Label-free evaluation of myocardial infarct in surgically excised ventricular myocardium by Raman spectroscopy
Tsunehisa Yamamoto, Takeo Minamikawa, Yoshinori Harada, Yoshihisa, Yamaoka, Hideo Tanaka, Hitoshi Yaku, and Tetsuro Takamatsu

TL;DR
This study demonstrates the use of label-free Raman spectroscopy to accurately evaluate myocardial infarcted tissue during surgery, providing high sensitivity detection and boundary visualization of infarcted regions.
Contribution
It introduces a novel application of Raman spectroscopy for intraoperative assessment of myocardial viability in human hearts, with a predictive model for tissue differentiation.
Findings
Achieved 99.98% sensitivity in identifying infarcted myocardium.
Developed a Raman-based prediction model for tissue differentiation.
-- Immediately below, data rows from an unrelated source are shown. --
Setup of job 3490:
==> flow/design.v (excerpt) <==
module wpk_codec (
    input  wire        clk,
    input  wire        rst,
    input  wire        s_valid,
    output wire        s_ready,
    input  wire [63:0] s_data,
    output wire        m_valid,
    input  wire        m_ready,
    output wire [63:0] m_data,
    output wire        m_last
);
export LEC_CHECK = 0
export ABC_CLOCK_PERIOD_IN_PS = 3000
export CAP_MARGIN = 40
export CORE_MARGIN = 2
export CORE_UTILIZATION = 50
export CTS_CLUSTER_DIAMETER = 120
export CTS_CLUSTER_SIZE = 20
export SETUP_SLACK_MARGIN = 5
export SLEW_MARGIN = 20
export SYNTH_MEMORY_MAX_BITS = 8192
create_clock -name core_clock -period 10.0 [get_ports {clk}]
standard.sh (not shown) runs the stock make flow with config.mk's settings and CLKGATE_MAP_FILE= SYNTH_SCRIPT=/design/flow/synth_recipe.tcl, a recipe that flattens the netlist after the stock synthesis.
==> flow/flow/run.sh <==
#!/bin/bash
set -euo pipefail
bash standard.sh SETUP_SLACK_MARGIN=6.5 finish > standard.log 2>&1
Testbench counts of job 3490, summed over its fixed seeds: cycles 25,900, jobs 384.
Source: an optimization exercise on an open RTL-to-GDS flow (aim: small area, a short achievable clock period and few clock cycles). Production flows keep margins and buffers that such runs may drop.
Function was checked by simulation only, so behaviour that the tests miss may differ from the original.
Power figures rest on the tool's default switching activity, not on a simulated workload.

Design mctp_tx, start of the top module:
module mctp_tx (
    input  wire        clk,
    input  wire        rst,           
    input  wire        start_valid,
    output wire        start_ready,
    input  wire [12:0] cfg_len,       
    input  wire [7:0]  cfg_mtu,       
    input  wire [31:0] cfg_addr,      
    input  wire        cfg_to,        
    input  wire        cfg_pec_xor,   
    input  wire        cfg_mic,       
    input  wire        in_valid,
    output wire        in_ready,
    input  wire [7:0]  in_data,
    output reg         out_valid,
    input  wire        out_ready,
    output reg  [7:0]  out_data,
    output reg         out_sop,       
    output reg         out_eop        
);
export LEC_CHECK = 0
export CAP_MARGIN = 20
export CORE_MARGIN = 2
export CORE_UTILIZATION = 40
export CTS_BUF_LIST = sky130_fd_sc_hd__clkbuf_8
export CTS_CLUSTER_SIZE = 30
export SETUP_SLACK_MARGIN = 2.8
export SLEW_MARGIN = 20
export SYNTH_HIERARCHICAL = 1
export TNS_END_PERCENT = 10
create_clock -name core_clock -period 5.0 [get_ports {clk}]
standard.sh (not shown) runs the stock make flow with config.mk's settings and CLKGATE_MAP_FILE= SYNTH_SCRIPT=/design/flow/synth_recipe.tcl, a recipe that flattens the netlist after the stock synthesis.
==> flow/flow/run.sh <==
#!/bin/bash
# The standard layout (standard.sh: the standard flow's synthesis and ORFS flow), with the
# port buffers made of sky130_fd_sc_hd__buf_1 cells instead of the default
# delay-buffer cells, and clock tree synthesis without dummy loads.
# make's full output goes to flow_make.log.
set -euo pipefail
export BUFFER_PORTS_ARGS="-buffer_cell sky130_fd_sc_hd__buf_1"
export CTS_ARGS="-sink_clustering_enable -repair_clock_nets -dont_use_dummy_load -buf_list sky130_fd_sc_hd__clkbuf_8 -sink_clustering_size 50 -sink_clustering_max_diameter 120"
bash standard.sh > flow_make.log 2>&1
Testbench counts at the start, summed over its fixed seeds: cycles 49,716.
Next try:
--- a/flow/flow/run.sh
+++ b/flow/flow/run.sh
@@ -8 +8 @@
-export CTS_ARGS="-sink_clustering_enable -repair_clock_nets -dont_use_dummy_load -buf_list sky130_fd_sc_hd__clkbuf_8 -sink_clustering_size 50 -sink_clustering_max_diameter 120"
+export CTS_ARGS="-sink_clustering_enable -repair_clock_nets -dont_use_dummy_load -buf_list sky130_fd_sc_hd__clkbuf_8 -sink_clustering_size 30"
--- a/flow/config.mk
+++ b/flow/config.mk
@@ -13 +13 @@
-export SETUP_SLACK_MARGIN = 2.8
+export SETUP_SLACK_MARGIN = 2.7
=> Total power is about the same. Sequential share of layout area increases by 1.0 points. Final cell count falls by 1.7%. Core utilization goes down by 1.3 points. Sequential power hardly moves. Maximum frequency shrinks by 6.4%. Die area stays the same. Via count fell by 2.7%.
Next try:
--- a/flow/config.mk
+++ b/flow/config.mk
@@ -13 +13 @@
-export SETUP_SLACK_MARGIN = 2.7
+export SETUP_SLACK_MARGIN = 2.8
Design area is higher by 2.9%.
Maximum frequency goes up by 6.9%.
Total power is about the same.
Global-route usage climbs by 0.63 points.
First-iteration DRC count goes down by 15%.

Another version of the RTL of mctp_tx (not shown whole).
For scale: about 150 flip-flops.
export LEC_CHECK = 0
export CAP_MARGIN = 20
export CORE_MARGIN = 2
export CORE_UTILIZATION = 40
export CTS_BUF_LIST = sky130_fd_sc_hd__clkbuf_8
export CTS_CLUSTER_SIZE = 30
export SETUP_SLACK_MARGIN = 2.8
export SLEW_MARGIN = 20
export SYNTH_HIERARCHICAL = 1
export TNS_END_PERCENT = 10
create_clock -name core_clock -period 5.0 [get_ports {clk}]
==> flow/flow/run.sh <==
#!/bin/bash
# The standard layout (standard.sh: the standard flow's synthesis and ORFS flow), with the
# port buffers made of sky130_fd_sc_hd__buf_1 cells instead of the default
# delay-buffer cells, and clock tree synthesis without dummy loads.
# make's full output goes to flow_make.log.
set -euo pipefail
export BUFFER_PORTS_ARGS="-buffer_cell sky130_fd_sc_hd__buf_1"
export CTS_ARGS="-sink_clustering_enable -repair_clock_nets -dont_use_dummy_load -buf_list sky130_fd_sc_hd__clkbuf_8 -sink_clustering_size 30"
bash standard.sh > flow_make.log 2>&1
The baseline ran to the end with no violations.
Testbench counts at the start, summed over its fixed seeds: cycles 49,716.
Next try:
==> flow/flow/run.sh (replaced) <==
#!/bin/bash
# The standard layout (standard.sh: the standard flow's synthesis and ORFS flow), with the
# port buffers made of sky130_fd_sc_hd__buf_2 cells instead of the default
# delay-buffer cells. make's full output goes to flow_make.log.
set -euo pipefail
export BUFFER_PORTS_ARGS="-buffer_cell sky130_fd_sc_hd__buf_2"
bash standard.sh > flow_make.log 2>&1
Result:
- routed wire length goes down by 2.3%
- die area stays the same
- clock power goes up by 56%

-- static timing again, ports no longer ideal --
In the flow no input, the clock included, has a driving cell. The finished layouts below were timed again as built, in two steps. Step 1 sets driving cells, clkbuf_16 on the clock port and buf_2 on the other inputs (assumed; they add their load-dependent delay and slew). Step 2, shift: input delay + t, output delay - t, t = (earliest + latest rising clock arrival at the registers) / 2. This alone moves slack from input paths to output paths. Three values: ideal, step 1, step 2; two values: the first two.
| run | shift t [ns] | setup WS [ns] | worst setup path after step 2 | latest minus earliest clock arrival (ns) | worst register clock-pin slew, ns |
|---|---|---|---|---|---|
| the first run of note 1 | 0.486 | 2.742 / 2.742 / 2.269 | input to register | 0.038 / 0.038 | 0.10 / 0.10 |
| the second run of note 1 | 0.492 | 2.588 / 2.603 / 2.110 | input to register | 0.027 / 0.027 | 0.09 / 0.09 |
| the third run of note 1 | 0.486 | 2.742 / 2.742 / 2.269 | input to register | 0.038 / 0.038 | 0.10 / 0.10 |
| the first run of note 2 | 0.494 | 2.731 / 2.688 / 2.281 | input to register | 0.032 / 0.033 | 0.09 / 0.09 |
| the second run of note 2 | 0.493 | 2.707 / 2.678 / 2.241 | input to register | 0.013 / 0.013 | 0.09 / 0.09 |
After both steps setup and hold are still met in every run listed. For the second run of note 1, which loses most, drivers alone change the setup slack by +0.015 ns; drivers and shift together by -0.478 ns.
Enabled visualization of infarct border zones in surgical settings.
Abstract
Understanding the viability of the ischemic myocardial tissue is a critical issue in determining the appropriate surgical procedure for patients with chronic heart failure after myocardial infarction (MI). Conventional MI evaluation methods are; however, preoperatively performed and/or give an indirect information of myocardial viability such as shape, color, and blood flow. In this study, we realize the evaluation of MI in patients undergoing cardiac surgery by Raman spectroscopy under label-free conditions, which is based on intrinsic molecular constituents related to myocardial viability. We identify key signatures of Raman spectra for the evaluation of myocardial viability by evaluating the infarct border zone myocardium that were excised from five patients under surgical ventricular restoration. We also obtain a prediction model to differentiate the infarcted myocardium from the…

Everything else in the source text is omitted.